Action item -> Use the entries below and reproduce exactly the lines from the one containing "die_area_mm2: 0.06686" down to the one containing "hold reg to", both of them included.

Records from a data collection
**config.mk**
```make
export PLATFORM = sky130hd
export DESIGN_NAME = axis_sync_fifo
export DESIGN_NICKNAME = d
export VERILOG_FILES = /design/src/rtl/axis_fifo_pkg.sv /design/src/rtl/fifo_ram.sv /design/src/rtl/axis_sync_fifo.sv
export SDC_FILE = /design/constraint.sdc
export NUM_CORES = 1
export LEC_CHECK = 0
export ABC_AREA = 1
export CORE_MARGIN = 4
export CORE_UTILIZATION = 40
export CTS_BUF_LIST = sky130_fd_sc_hd__clkbuf_4 sky130_fd_sc_hd__clkbuf_8 sky130_fd_sc_hd__clkbuf_16
export CTS_CLUSTER_SIZE = 16
export DETAILED_ROUTE_END_ITERATION = 8
export GPL_TIMING_DRIVEN = 0
export PLACE_DENSITY = 0.59
export RECOVER_POWER = 50
export SLEW_MARGIN = 20
export SYNTH_ARGS = -nofsm -noshare
export SYNTH_HDL_FRONTEND = slang
export SYNTH_HIERARCHICAL = 1
export SYNTH_SLANG_ARGS = --single-unit
export TNS_END_PERCENT = 1
```
**constraint.sdc**
```tcl
create_clock -name clk -period 4.4 [get_ports clk]
set_clock_uncertainty 0.15 [all_clocks]
set_input_delay 0.88 -clock clk [delete_from_list [all_inputs] [get_ports clk]]
set_output_delay 0.88 -clock clk [all_outputs]
set_load 0.05 [all_outputs]
```
**src/rtl/axis_fifo_pkg.sv**
```systemverilog
// Shared sizing helpers for the single-clock AXI-Stream FIFO.
// Pointers carry one extra wrap bit above the RAM address bits.
package axis_fifo_pkg;

  function automatic int ptr_w(input int depth);
    return $clog2(depth) + 1;
  endfunction

  // Stored word is {tlast, tdata}
  function automatic int word_w(input int data_w);
    return data_w + 1;
  endfunction

  function automatic bit is_pow2(input int n);
    return (n > 0) && ((n & (n - 1)) == 0);
  endfunction

endpackage

```
**src/rtl/fifo_ram.sv**
```systemverilog
// Simple dual-port storage: synchronous write, asynchronous read.
module fifo_ram #(
  parameter int WIDTH = 9,
  parameter int DEPTH = 64
) (
  input  logic                     clk,
  input  logic                     we,
  input  logic [$clog2(DEPTH)-1:0] waddr,
  input  logic [WIDTH-1:0]         wdata,
  input  logic [$clog2(DEPTH)-1:0] raddr,
  output logic [WIDTH-1:0]         rdata
);

  logic [WIDTH-1:0] mem_q [DEPTH];

  always_ff @(posedge clk) begin
    if (we) mem_q[waddr] <= wdata;
  end

  assign rdata = mem_q[raddr];

endmodule

```
**src/rtl/axis_sync_fifo.sv**
```systemverilog
// Single-clock AXI-Stream FIFO with fill level, almost flags and optional
// store-and-forward packet mode.
module axis_sync_fifo
  import axis_fifo_pkg::*;
#(
  parameter int DATA_W     = 8,
  parameter int DEPTH      = 64,
  parameter int AFULL_THR  = 60,
  parameter int AEMPTY_THR = 4,
  parameter int PKT_MODE   = 0
) (
  input  logic                     clk,
  input  logic                     rst,
  input  logic [DATA_W-1:0]        s_axis_tdata,
  input  logic                     s_axis_tlast,
  input  logic                     s_axis_tvalid,
  output logic                     s_axis_tready,
  output logic [DATA_W-1:0]        m_axis_tdata,
  output logic                     m_axis_tlast,
  output logic                     m_axis_tvalid,
  input  logic                     m_axis_tready,
  output logic [$clog2(DEPTH):0]   level,
  output logic                     almost_full,
  output logic                     almost_empty
);

  localparam int PTR_W  = ptr_w(DEPTH);
  localparam int ADDR_W = PTR_W - 1;
  localparam int WORD_W = word_w(DATA_W);

  localparam logic [PTR_W-1:0] AFULL_L  = PTR_W'(AFULL_THR);
  localparam logic [PTR_W-1:0] AEMPTY_L = PTR_W'(AEMPTY_THR);
  localparam logic [PTR_W-1:0] ONE      = PTR_W'(1);

  if (!is_pow2(DEPTH) || DEPTH < 4) begin : g_bad_depth
    $error("axis_sync_fifo: DEPTH must be a power of 2 and at least 4");
  end
  if (!(AEMPTY_THR < AFULL_THR) || AFULL_THR > DEPTH) begin : g_bad_thr
    $error("axis_sync_fifo: need AEMPTY_THR < AFULL_THR <= DEPTH");
  end

  logic [PTR_W-1:0]  wptr_q, wptr_d;
  logic [PTR_W-1:0]  rptr_q, rptr_d;
  logic [PTR_W-1:0]  level_q, level_d;
  logic [PTR_W-1:0]  pkt_cnt_q, pkt_cnt_d;
  logic [WORD_W-1:0] rd_word;
  logic              full, empty, push, pop;

  assign full  = (wptr_q[PTR_W-1] != rptr_q[PTR_W-1]) &&
                 (wptr_q[ADDR_W-1:0] == rptr_q[ADDR_W-1:0]);
  assign empty = (wptr_q == rptr_q);

  assign s_axis_tready = !full && !rst;

  // Full override lets a packet longer than DEPTH trickle out instead of deadlocking
  assign m_axis_tvalid = (PKT_MODE != 0) ? (!empty && ((pkt_cnt_q != '0) || full))
                                         : !empty;

  assign push = s_axis_tvalid && s_axis_tready;
  assign pop  = m_axis_tvalid && m_axis_tready;

  fifo_ram #(
    .WIDTH (WORD_W),
    .DEPTH (DEPTH)
  ) u_ram (
    .clk   (clk),
    .we    (push),
    .waddr (wptr_q[ADDR_W-1:0]),
    .wdata ({s_axis_tlast, s_axis_tdata}),
    .raddr (rptr_q[ADDR_W-1:0]),
    .rdata (rd_word)
  );

  assign m_axis_tlast = rd_word[WORD_W-1];
  assign m_axis_tdata = rd_word[DATA_W-1:0];

  always_comb begin
    wptr_d    = wptr_q;
    rptr_d    = rptr_q;
    level_d   = level_q;
    pkt_cnt_d = pkt_cnt_q;
    if (push) wptr_d = wptr_q + ONE;
    if (pop)  rptr_d = rptr_q + ONE;
    case ({push, pop})
      2'b10:   level_d = level_q + ONE;
      2'b01:   level_d = level_q - ONE;
      default: level_d = level_q;
    endcase
    case ({push && s_axis_tlast, pop && m_axis_tlast})
      2'b10:   pkt_cnt_d = pkt_cnt_q + ONE;
      2'b01:   pkt_cnt_d = pkt_cnt_q - ONE;
      default: pkt_cnt_d = pkt_cnt_q;
    endcase
  end

  always_ff @(posedge clk or posedge rst) begin
    if (rst) begin
      wptr_q    <= '0;
      rptr_q    <= '0;
      level_q   <= '0;
      pkt_cnt_q <= '0;
    end else begin
      wptr_q    <= wptr_d;
      rptr_q    <= rptr_d;
      level_q   <= level_d;
      pkt_cnt_q <= pkt_cnt_d;
    end
  end

  assign level        = level_q;
  assign almost_full  = (level_q >= AFULL_L);
  assign almost_empty = (level_q <= AEMPTY_L);

endmodule

```
; After elaboration in Yosys (flattened, before gate mapping)
; Memories as Yosys holds them, arrays and structs flattened.
; Cells that the tools add are included.
[word_totals]
mem_count = 1
output_inout_bits = 20
in_bits = 13
wordCells = 26
ramBits = 576
register_bits = 21
[op_classes]
eq_ne = 5
mux = 3
reduce_logical = 8
n_addsub = 4
magnitude_cmp = 2
[memory_table]
columns = memory, depth, word_bits, rd, rd_clocked_by_memory_dff, wr, line
row1 = u_ram.mem_q, 64, 9, 1, 0, 1, fifo_ram.sv:14  ; logic [WIDTH-1:0] mem_q [DEPTH];
[op_table]
columns = op, n
row1 = $add 7x1->7 const B, 3
row2 = $pmux 7 s2, 1
row3 = $eq 7x7->1, 1
row4 = $ge 7x6->1 const B, 1
row5 = $le 7x3->1 const B, 1
row6 = $sub 7x1->7 const B, 1
row7 = $eq 6x6->1, 1
row8 = $logic_and 1x1->1, 4
row9 = $logic_not 1->1, 3
row10 = $eq 2x1->1 const B, 1
row11 = $eq 2x2->1 const B, 1
row12 = $mux 1, 2
row13 = $reduce_bool 2->1, 1
row14 = $ne 1x1->1, 1

; Longest topological paths before layout
; Gate-level depths: netlist of run 1.
[depth]
ltp_word = 7
ltp_mapped = 18
ltp_nobuf = 17

; By module
; Netlist of run 1, hierarchy kept.
[modules_own_cells]
columns = mod, instances, cells_per_inst, seq_area_each_um2, area_per_inst_um2
row1 = fifo_ram, 1, 2007, 17296.6, 23618.9
row2 = axis_sync_fifo, 1, 195, 525.5, 1495.2

; Worst setup path after synthesis of run 1
; No wires, ideal clock.
[synth_timing]
kind = reg2out
startpoint = register level_q[2] (netlist: level[2])
endpoint = output port almost_full
t_required_ps = 3370
path_stages_with_launch = 3
path_buffers = 0
arrival_time_ps = 2470
setup_slack_ps = 900
path_cell_list = dfrtp_1 -> inv_1 -> o41ai_1
[synth_via]
elab_chain_cells = 1
[synth_lines]
columns = element, line
row1 = from (decl), axis_sync_fifo.sv:44  ; logic [PTR_W-1:0] level_q, level_d;
row2 = from (signal assigned), axis_sync_fifo.sv:105  ; level_q <= level_d;
row3 = $ge 7x6->1, axis_sync_fifo.sv:111  ; assign almost_full = (level_q >= AFULL_L);
row4 = to (decl), axis_sync_fifo.sv:23  ; output logic almost_full,
; Every way passes these cells.

; Worst setup path in the final report of run 1
[layout_timing]
startpoint = input port rst
endpoint = memory u_ram.mem_q[29][5], enable pin
[layout_via]
elab_chain_cells = 5
[layout_lines]
columns = element, line
row1 = from (decl), axis_sync_fifo.sv:13  ; input logic rst,
row2 = $logic_not 1->1 (no line), -
row3 = $logic_and 1x1->1, axis_sync_fifo.sv:53  ; assign s_axis_tready = !full && !rst;
row4 = $logic_and 1x1->1, axis_sync_fifo.sv:59  ; assign push = s_axis_tvalid && s_axis_tready;
row5 = net push, axis_sync_fifo.sv:47  ; logic full, empty, push, pop;
row6 = $mux 1, fifo_ram.sv:17  ; if (we) mem_q[waddr] <= wdata;
row7 = $mux 1 (not written as such), fifo_ram.sv:17
row8 = to (decl), fifo_ram.sv:14
; The timed path passes the listed nets, and every way through them passes these cells.

==> flow_summary.yaml, run 1 <==
placed_design:
  placedCellCount: 3086
  globalplace.congestion: 0.9336
  hpwl_mm: 51.20
  placed_area_mm2: 0.02675
  place.port_buffers: 30
layout:
  mostFrequentLayoutCell: "nand2_1"
  nets: 2343
  most-common-layout-cells: "nand2_1, edfxtp_1, nand3_1"
  fin_area_mm2: 0.02883
  final_cells: 3207
  diodes: 0
  drive_above_1_share_pct: 11.90
  synthToLayoutAreaGrowth_pct: 14.79
grt:
  grt_pass1_vias: 16560
  grt-ovfl-total: 0
  grt_usage_pct: 22.82
  antenna_found_initial: 0
  grt_pass1_wl_mm: 112.2
  grt_max_degree: 65
synthesis:
  ys_types: 35
  synthCells: 2202
  seq_area_frac_synth_pct: 70.96
  synth_edf_count: 576
  yosys_warnings: 6
  yosysTopAreaCell: "edfxtp_1"
  synth-seq-cells: 597
  synth.net_count: 2224
  synth.top_cells.by_area: "edfxtp_1, nand2_1, nand3_1"
  async_flop_share_pct: 3.518
  synth_area_mm2: 0.02511
  syn_area_per_cell_um2: 11.41
  synth_top_area_share_pct: 68.87
  synth_flop_cell: "edfxtp_1"
detailed_routing:
  wire_per_inst_um: 23.91
  vias: 17540
  wl_mm: 76.69
  drc: 0
  drt_iter0_markers: 1745
  via_per_inst: 5.470
  drtPass1Iterations: 5
  ant_nets: 0
timing:
  hold_viol: 0
  worst_pin_slew_ns: 3.422
  slew_headroom_pct: -128.2
  min_period_over_period_pct: 104.0
  final_max_slew_viol_count: 512
  fin_ws_ns: -0.1781
  fin_crit_ns: 4.578
  whs_ns: 0.3897
  clock.fmax_mhz: 218.4
  setup_viol: 20
  rsz0062_at_grt: "true"
critical_path:
  worst_path_max_delay_cell: "nor2_1"
  end_kind: "flip-flop"
  critical-path-top-delay-family: "simple AND/OR/NAND/NOR gates"
  crit_buf_inv: 4
  critical_path_class: "input pin to flip-flop"
  critPathRequiredTime_ns: 4.46
  worstPathArrival_ns: 4.63
  crit_chain: "clkdlybuf4s50_1 -> inv_2 -> nand3_4 -> inv_1 -> clkbuf_1 -> nand4_1 -> nor2_1"
  max_stage_delay_ns: 1.25
  cp-start-kind: "input pin"
  path_max_fanout: 30
clocking:
  clk_pin_slew_ns: 0.05
  cts_root_buf: "clkbuf_16"
  h-tree-depth: 3
  cts_sinks: 597
  cts_hold_buffers: 0
  clockBufferDepth: 3
  cts_tree: "done"
  clkLatencyLatePin_ns: 0.61
  cts_made_buffers: 66
power:
  p_int_mw: 11.63
  seqPwrFrac_pct: 33.6
  p_sw_mw: 7.675
  leakagePower_nw: 10.59
  p_per_area_mw_per_mm2: 669.7
  peakVddDrop_uv: 380.3
  comb_power_share_pct: 38.0
  swShare_pct: 39.75
  p_total_mw: 19.31
  clockPowerShare_pct: 28.3
floorplanning:
  die_area_mm2: 0.06686
  die_width_um: 258.6
  rows: 91
  io_pins: 33
  start_util_pct: 40.55
  core-area_mm2: 0.06194
  die_h_um: 258.6
run:
  drv_cap: 10
min_path:
  hp-class: "flip-flop to flip-flop"
status:
  outcome: "finished with violations"
  violations: "capacitance limit, slew limit, setup timing"
==> metal layers <==
| metal | GRT usage (%) | part of all wire, % |
|---|---|---|
| met5 | 0 | 0 |
| met4 | 7.076 | 3.0 |
| met3 | 4.339 | 8.5 |
| met2 | 36.44 | 47 |
| met1 | 31.93 | 42 |
==> timing repair <==
action / CTS / global route
resized for setup: 25 / 36
hold endpoints to repair: 0 / 0
setup buffers: 0 / 4
setup endpoints to repair: 54 / 239
pin swaps: 0 / 1
==> worst register-to-register path: stages, from the launching register on <==
cell and delay [ns]:
dfrtp_1 0.59, xor2_1 0.27, nor2_4 0.08, nand4_4 0.13, nand3_4 0.17, inv_1 0.12
clkbuf_1 0.32, nand4_1 0.86, nor2_1 1.26
==> synthesized netlist by cell type (all sizes together) (3+ instances only) <==
cell      n
nand4    19
nand3   514
dfrtp    21
clkinv    3
xnor2     3
nand2   793
ha        8
xor2     11
a21oi     3
clkbuf   25
nor4      8
nor2     65
edfxtp  576
o21ai     6
inv      37
buf     103
==> final timing paths <==
kind / end / from / slack (ns) / depth (start not counted)
setup / recovery: u_ram/mem_q[29][5]$_DFFE_PP_ / rst / -0.18 / 7
hold / removal: level[0]$_DFFE_PP0P_ / level[0]$_DFFE_PP0P_ / 0.39 / 1
setup reg to reg: u_ram/mem_q[29][5]$_DFFE_PP_ / wptr_q[3]$_DFFE_PP0P_ / 0.05 / 8
hold reg to reg: level[0]$_DFFE_PP0P_ / level[0]$_DFFE_PP0P_ / 0.39 / 1
max in group asynchronous: rptr_q[0]$_DFFE_PP0P_ / rst / 3.10 / 2
min in group asynchronous: level[4]$_DFFE_PP0P_ / rst / 0.57 / 2
==> metrics by stage <==
step / setup WS (ns) / setup TNS (ns) / util, %
after floorplan: 0.9001 / 0 / -
after global placement: -1.177 / -227.62 / 42.72
after detailed placement: -0.7022 / -190.17 / 43.19
after CTS: -0.02209 / -0.2488 / 46.71
after global routing: -0.2710 / -11.51 / 46.54
final: -0.1781 / -1.969 / 46.54
==> power groups by stage <==
stage	combinational, mW	clock, mW	sequential (mW)
final	7.34	5.47	6.49
after global routing	7.91	5.81	6.51
after CTS	7.26	5.57	6.48
after detailed placement	7.29	0	6.60
after global placement	7.19	0	6.61
after floorplan	4.46	0	6.67
==> final cells by class <==
type,instances,area (µm²)
Tap cell,837,1047
Clock inverter,30,314.1
Clock buffer,87,1851
Sequential cell,597,17820
Multi-Input combinational cell,1437,6494
Fill cell,5686,33110
Buffer,128,797.0
Inverter,40,161.4
Timing Repair Buffer,51,342.8
==> flip-flops by register name, summed over array words and instances (netlist names) <==
signal / flops
level: 7
rptr_q: 7
wptr_q: 7
u_ram/mem_q: 576
==> cell families (layout without fill, tap and decap cells) <==
| group | count (synthesis) | in the layout | share of synthesized area, % |
|---|---|---|---|
| compound gates | 12 | 12 | 0.2691 |
| xor+xnor | 14 | 14 | 0.4883 |
| fa+ha+maj | 9 | 9 | 0.4783 |
| buf+inv | 168 | 336 | 3.717 |
| flops | 597 | 597 | 70.96 |
| simple gates | 1402 | 1402 | 24.08 |
Note: power is estimated with default switching activity, not from simulation.
==> run 2, diff against run 1 <==
--- a/config.mk
+++ b/config.mk
@@ -6,6 +6,7 @@
 export NUM_CORES = 1
 export LEC_CHECK = 0
 export ABC_AREA = 1
+export CORE_ASPECT_RATIO = 0.7
 export CORE_MARGIN = 4
 export CORE_UTILIZATION = 40
 export CTS_BUF_LIST = sky130_fd_sc_hd__clkbuf_4 sky130_fd_sc_hd__clkbuf_8 sky130_fd_sc_hd__clkbuf_16
==> run 2 against run 1 <==
The flow finishes with violations (capacitance limit, slew limit). Cell area shrank 1.2%. Die area is essentially flat. Setup slack gained 0.24 ns. Count of clock-buffer cells in the layout shrank 15. First-iteration DRC count grew 39%. Core utilization shrank 0.46 points. Critical path depth grew 5. Maximum frequency grew 5.5%. Non-clock buffer count grew 2. Sequential cell count is the same. Clock power shrank 8.2%. Final cell count shrank 0.90%. Highest routed layer unchanged.
==> flow_summary.yaml, run 2 (same netlist as run 1, synthesis figures left out) <==
status:
  outcome: "finished with violations"
  violations: "capacitance limit, slew limit"
floorplanning:
  io_pins: 33
  core-area_mm2: 0.06181
  die_width_um: 307.5
  die_area_mm2: 0.06692
  start_util_pct: 40.63
  rows: 76
  die_h_um: 217.6
min_path:
  hp-class: "flip-flop to flip-flop"
power:
  p_total_mw: 19.07
  p_per_area_mw_per_mm2: 669.7
  leakagePower_nw: 10.48
  peakVddDrop_uv: 658.1
clocking:
  h-tree-depth: 2
  cts_hold_buffers: 0
  cts_made_buffers: 58
  clk_pin_slew_ns: 0.07
  cts_setup_buffers: 0
  cts_tree: "done"
  clkLatencyLatePin_ns: 0.62
  cts_sinks: 597
  clockBufferDepth: 3
  cts_root_buf: "clkbuf_16"
layout:
  final_cells: 3178
  fin_area_mm2: 0.02848
  nets: 2337
  drive_above_1_share_pct: 10.89
  largest-register: "u_ram/mem_q"
  synthToLayoutAreaGrowth_pct: 13.41
  fillers: 5602
  largest_reg_flops: 576
  diodes: 0
  mostFrequentLayoutCell: "nand2_1"
  most-common-layout-cells: "nand2_1, edfxtp_1, nand3_1"
timing:
  setup_viol: 0
  setup_tns_ns: 0
  hold_viol: 0
  rsz0062_at_grt: "false"
  clock.fmax_mhz: 230.4
  fin_crit_ns: 4.340
  fin_ws_ns: 0.06049
  min_period_over_period_pct: 98.63
  worst_pin_slew_ns: 3.105
  final_max_slew_viol_count: 567
  slew_headroom_pct: -107.0
detailed_routing:
  drtPass1Iterations: 6
  via_per_inst: 5.618
  wire_per_inst_um: 24.49
  drc: 0
  wl_mm: 77.83
  ant_nets: 0
  drt_iter0_markers: 2434
  vias: 17850
placed_design:
  placed_area_mm2: 0.02672
  globalplace.congestion: 0.9446
  place.port_buffers: 30
  place_ws_ns: -0.4427
  placedCellCount: 3074
  hpwl_mm: 53.15
grt:
  grt-ovfl-total: 0
  grt_pass1_vias: 16560
  grt_usage_pct: 23.00
  grt_pass1_wl_mm: 112.4
  antenna_found_initial: 2
  grt_max_degree: 65
critical_path:
  end_kind: "primary output"
  cp-start-kind: "flip-flop"
  path_max_fanout: 10
  critPathRequiredTime_ns: 3.37
  worstPathArrival_ns: 3.31
  critical_path_class: "flip-flop to primary output"
run:
  drv_cap: 14
[run 2: cell types whose count changed in the layout (fill, tap and decap cells not counted), moves of 4 or more]
cell / previous run / this run
buf_2: 56 / 61
dlygate4sd2_1: 4 / 0
clkbuf_2: 17 / 10
clkinv_2: 7 / 11
nor2_2: 26 / 7
buf_4: 25 / 21
clkbuf_4: 18 / 24
clkbuf_16: 68 / 58
nor2_1: 35 / 57
[run 2: power by group]
| part | switching [mW] | internal [mW] | total (mW) |
|---|---|---|---|
| Sequential | 0.114 | 6.37 | 6.48 |
| Combinational | 5.53 | 2.04 | 7.57 |
| Clock | 2.20 | 2.82 | 5.02 |
[run 2: stage by stage]
stage,utilization [%],hold WS (ns)
after floorplan,-,0.3499
after detailed placement,43.22,0.3851
after global routing,46.08,0.4101
after global placement,42.78,0.3752
final,46.08,0.3843
after CTS,46.36,0.3942
[run 2: what timing repair did]
| item | 4_1_cts | 5_1_grt |
|---|---|---|
| resized for setup | 47 | 35 |
| endpoints found under the hold margin | 0 | 0 |
| setup endpoints to repair | 9 | 8 |
[run 2: layer usage]
metal,wire length (µm),GRT usage (%)
met4,1913,5.839
met3,9994,7.786
met1,34010,34.07
met5,0,0
met2,31920,32.48
[run 2: final timing paths]
kind / slack, ns / from / end / cells past startpoint
worst min-delay path: 0.38 / level[0]$_DFFE_PP0P_ / level[0]$_DFFE_PP0P_ / 1
worst max-delay path: 0.06 / rptr_q[1]$_DFFE_PP0P_ / m_axis_tdata[0] / 12
max in group asynchronous: 3.18 / rst / rptr_q[2]$_DFFE_PP0P_ / 2
min in group asynchronous: 0.51 / rst / level[2]$_DFFE_PP0P_ / 2
worst min register to register: 0.38 / level[0]$_DFFE_PP0P_ / level[0]$_DFFE_PP0P_ / 1
worst max register to register: 0.23 / wptr_q[3]$_DFFE_PP0P_ / u_ram/mem_q[62][2]$_DFFE_PP_ / 8
[run 2: worst max-delay path, cell delays in order (launching register included)]
cell	delay [ns]
dfrtp_1	0.46
buf_6	0.20
inv_4	0.16
buf_4	0.30
buf_2	0.36
nand3_1	0.12
nand3_1	0.15
nand2_1	0.12
nand2_1	0.12
nand3_1	0.09
nand3_1	0.12
nand2_1	0.13
clkdlybuf4s18_2	0.36
[run 2: layout make-up]
type                            instances  area, µm²  area share [%]
Tap cell                              819       1025           3.598
Buffer                                128      825.8           2.899
Multi-Input combinational cell       1437       6411           22.51
Sequential cell                       597      17820           62.58
Clock buffer                           72       1556           5.465
Clock inverter                         32      332.8           1.169
Timing Repair Buffer                   53      350.3           1.230
Inverter                               40      157.7          0.5535
==> RTL edit 1 (flow settings as in run 2) <==
Set the parameter `DATA_W` to 10 (it was 8).
--- a/src/rtl/axis_sync_fifo.sv
+++ b/src/rtl/axis_sync_fifo.sv
@@ -5,3 +5,3 @@
 #(
-  parameter int DATA_W     = 8,
+  parameter int DATA_W     = 10,
   parameter int DEPTH      = 64,
Ports: changed (resized m_axis_tdata and s_axis_tdata); port bits go from 33 to 37. No check against the original RTL was run, so the function may have changed too.
==> RTL edit 1 against run 2 <==
- the run ends with max-capacitance violations, max-slew violations, negative setup slack left
- power increased by 20%
- combinational power increased by 19%
- area after synthesis increased by 20%
- final area increased by 20%
- non-clock buffer count increased by 38
- via count increased by 19%
- sequential cell count increased by 128
- fmax decreased by 3.5%
- hold slack about the same
- die area increased by 19%
- setup slack got worse by 160 ps
- largest power group unchanged
- wire length increased by 20%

Exercise answer ->
  die_area_mm2: 0.06686
  die_width_um: 258.6
  rows: 91
  io_pins: 33
  start_util_pct: 40.55
  core-area_mm2: 0.06194
  die_h_um: 258.6
run:
  drv_cap: 10
min_path:
  hp-class: "flip-flop to flip-flop"
status:
  outcome: "finished with violations"
  violations: "capacitance limit, slew limit, setup timing"
==> metal layers <==
| metal | GRT usage (%) | part of all wire, % |
|---|---|---|
| met5 | 0 | 0 |
| met4 | 7.076 | 3.0 |
| met3 | 4.339 | 8.5 |
| met2 | 36.44 | 47 |
| met1 | 31.93 | 42 |
==> timing repair <==
action / CTS / global route
resized for setup: 25 / 36
hold endpoints to repair: 0 / 0
setup buffers: 0 / 4
setup endpoints to repair: 54 / 239
pin swaps: 0 / 1
==> worst register-to-register path: stages, from the launching register on <==
cell and delay [ns]:
dfrtp_1 0.59, xor2_1 0.27, nor2_4 0.08, nand4_4 0.13, nand3_4 0.17, inv_1 0.12
clkbuf_1 0.32, nand4_1 0.86, nor2_1 1.26
==> synthesized netlist by cell type (all sizes together) (3+ instances only) <==
cell      n
nand4    19
nand3   514
dfrtp    21
clkinv    3
xnor2     3
nand2   793
ha        8
xor2     11
a21oi     3
clkbuf   25
nor4      8
nor2     65
edfxtp  576
o21ai     6
inv      37
buf     103
==> final timing paths <==
kind / end / from / slack (ns) / depth (start not counted)
setup / recovery: u_ram/mem_q[29][5]$_DFFE_PP_ / rst / -0.18 / 7
hold / removal: level[0]$_DFFE_PP0P_ / level[0]$_DFFE_PP0P_ / 0.39 / 1
setup reg to reg: u_ram/mem_q[29][5]$_DFFE_PP_ / wptr_q[3]$_DFFE_PP0P_ / 0.05 / 8
hold reg to reg: level[0]$_DFFE_PP0P_ / level[0]$_DFFE_PP0P_ / 0.39 / 1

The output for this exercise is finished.